I have been trying to find my voice lately, even when it goes against what someone else wants or expects. Even when what is best for me does not fall into their plan. Even when it makes me look difficult or uncaring. As hard as it is sometimes, I am working on saying no or speaking up when I need to. Here are a couple of things that recently happened:
I am at my church and one of the people are having surgery soon. So one lady decides that she will set a meal delivery rotation for the patient. Lets remember I am coming off 5 hard weeks of traveling back and forth to San Francisco to visit my sister in UCSF and Kindred Care, all the while still working full time (as much as possible) and taking care of my own personal business.
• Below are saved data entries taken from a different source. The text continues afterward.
### src/sv/sha1md_ctrl.sv
module sha1md_ctrl (
	input  logic              clk,
	input  logic              arst_n,
	input  logic              in_valid,
	input  logic [1:0]        in_opcode,
	output logic              in_ready,
	output logic              out_valid,
	input  logic              out_ready,
	input  sha1md_pkg::stat_t stat,
	output sha1md_pkg::cmd_t  cmd
);
	import sha1md_pkg::*;

	localparam logic [2:0] ST_IDLE  = 3'd0;
	localparam logic [2:0] ST_PAD80 = 3'd1;
	localparam logic [2:0] ST_PAD   = 3'd2;
	localparam logic [2:0] ST_ROUND = 3'd3;
	localparam logic [2:0] ST_ADD   = 3'd4;
	localparam logic [2:0] ST_DONE  = 3'd5;

	logic [2:0] state_q, state_d;
	logic [2:0] ret_q, ret_d;
	logic [6:0] rnd_q, rnd_d;
	logic       lenp_q, lenp_d;
	logic       ov_q, ov_d;
	logic       in_fire;
	logic       last_pos;
	logic       lenp_now;

	assign in_ready  = (state_q == ST_IDLE);
	assign in_fire   = in_valid && in_ready;
	assign out_valid = ov_q;
	assign last_pos  = (stat.pos == LAST_POS);
	assign lenp_now  = lenp_q || (stat.pos == LEN_POS);

	always_comb begin
		state_d = state_q;
		ret_d   = ret_q;
		rnd_d   = rnd_q;
		lenp_d  = lenp_q;
		ov_d    = ov_q && !out_ready;
		cmd     = '0;
		if (rnd_q < 7'd20) begin
			cmd.phase = 2'd0;
		end else if (rnd_q < 7'd40) begin
			cmd.phase = 2'd1;
		end else if (rnd_q < 7'd60) begin
			cmd.phase = 2'd2;
		end else begin
			cmd.phase = 2'd3;
		end

		case (state_q)
			ST_IDLE: begin
				if (in_fire) begin
					case (in_opcode)
						OP_ABSORB: begin
							cmd.push     = 1'b1;
							cmd.push_sel = SEL_IN;
							ret_d        = ST_IDLE;
							if (last_pos) begin
								state_d = ST_ROUND;
							end
						end
						OP_ABSORB_FINISH: begin
							cmd.push     = 1'b1;
							cmd.push_sel = SEL_IN;
							ret_d        = ST_PAD80;
							state_d      = last_pos ? ST_ROUND : ST_PAD80;
						end
						OP_FINISH: begin
							state_d = ST_PAD80;
						end
						default: begin
						end
					endcase
				end
			end
			ST_PAD80: begin
				cmd.push      = 1'b1;
				cmd.push_sel  = SEL_PAD;
				cmd.latch_len = 1'b1;
				lenp_d        = 1'b0;
				ret_d         = ST_PAD;
				state_d       = last_pos ? ST_ROUND : ST_PAD;
			end
			ST_PAD: begin
				cmd.push     = 1'b1;
				cmd.push_sel = lenp_now ? SEL_LEN : SEL_ZERO;
				lenp_d       = lenp_now;
				if (last_pos) begin
					state_d = ST_ROUND;
					ret_d   = lenp_now ? ST_DONE : ST_PAD;
				end
			end
			ST_ROUND: begin
				cmd.round = 1'b1;
				if (rnd_q == LAST_ROUND) begin
					rnd_d   = '0;
					state_d = ST_ADD;
				end else begin
					rnd_d = rnd_q + 7'd1;
				end
			end
			ST_ADD: begin
				cmd.add = 1'b1;
				state_d = ret_q;
			end
			ST_DONE: begin
				if (!ov_q || out_ready) begin
					cmd.finish = 1'b1;
					ov_d       = 1'b1;
					lenp_d     = 1'b0;
					state_d    = ST_IDLE;
				end
			end
			default: begin
				state_d = ST_IDLE;
			end
		endcase
	end

	always_ff @(posedge clk or negedge arst_n) begin
		if (!arst_n) begin
			state_q <= ST_IDLE;
			ret_q   <= ST_IDLE;
			rnd_q   <= '0;
			lenp_q  <= 1'b0;
			ov_q    <= 1'b0;
		end else begin
			state_q <= state_d;
			ret_q   <= ret_d;
			rnd_q   <= rnd_d;
			lenp_q  <= lenp_d;
			ov_q    <= ov_d;
		end
	end
endmodule
### config.mk
export PLATFORM = sky130hd
export DESIGN_NAME = wildcard_glob_matcher_core
export DESIGN_NICKNAME = d
export VERILOG_FILES = /design/src/design/wgm_pkg.sv /design/src/design/wgm_cell.sv /design/src/design/wildcard_glob_matcher_core.sv
export SDC_FILE = /design/constraint.sdc
export NUM_CORES = 1
export LEC_CHECK = 0
export BUFFER_PORTS_ARGS = -buffer_cell sky130_fd_sc_hd__clkbuf_2
export CORE_UTILIZATION = 55
export CTS_CLUSTER_DIAMETER = 120
export DETAILED_ROUTE_END_ITERATION = 8
export PLACE_DENSITY = 0.67
export SLEW_MARGIN = 5
export SYNTH_ARGS = -nofsm -noshare
export SYNTH_HDL_FRONTEND = slang
export SYNTH_SLANG_ARGS = --single-unit
export TNS_END_PERCENT = 30
### constraint.sdc
create_clock -name clk -period 7 [get_ports clk]
set_input_delay 0.7 -clock clk [delete_from_list [all_inputs] [get_ports clk]]
set_output_delay 0.7 -clock clk [all_outputs]
set_load 0.05 [all_outputs]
So I don’t have much energy for delivering food to someone no matter how nice they are. But I am caught, I am standing there and they hand the darn clipboard to me, and I don’t say no, I sign my name.
A few days go by and the organizer call me to set up my time in the rotation. At that point I am ready to state my truth. I told her that as soon as I signed the paper I wondered why I would do that when my plate is so very full. I said I cannot be in this rotation but would absolutely do it this Friday, and then no more. So, a little late, but I did say my truth. Whether it slows down the handing of the clipboard making assumptions on her part, I have no idea and do not care. My part of the equation is to stand in my own truth, and whatever happens, happens.
Next scenario, going with my sister and brother in law to her DR.appt. in SF. First I work for a few hours, then meet them at 10:30 to head to the city. I had some breakfast before we left. I knew my sister was overestimating her strength and that this would be a hard trip for her. She had this plan that we were going to this special restaurant on the way home. So we take off and the trip down is ok. It’s a little over 2 hours and she held up pretty well. Then we go the Dr. office. By now she is becoming uncomfortable and unhappy. This hurts, that hurts, why do we have to wait so long (15 minutes), etc. Dr. see her and gives her a good report, she is released and does not have to go back. All of her recovery and physical therapy can be done in our town (hurray!) Now she wants to go to the hospital and visit the nurses in ICU. Ok, we go over there, everyone is so happy to see how well she is doing. It was all good, She perked right up, walked for them, moved her arm. Everyone was happy, I was hungry.
Now its after 4. I have had no food since that morning. I get hungry. She wants to see the cafeteria in the hospital and maybe we will eat there. Well no, its between lunch and dinner and the selections are very minimal. Ok, lets head back home and we will stop at her special restaurant on the way. Well its on the other side of the freeway and we don’t know how to get back to it. We end up in some residential area in San Rafael totally lost. Forget that, back on the freeway heading home. We hit commuter traffic all along the way. Now its about 6 and we are an hour and half from home. Plus I have to pick up my truck and get to my house so add another half an hour, with no food in sight. Now my sister is so uncomfortable, in pain, exhausted, just not doing very well. She no longer wants food, her husband is driving eating day old donut holes because he is starving. He would never stop though, he will just suffer.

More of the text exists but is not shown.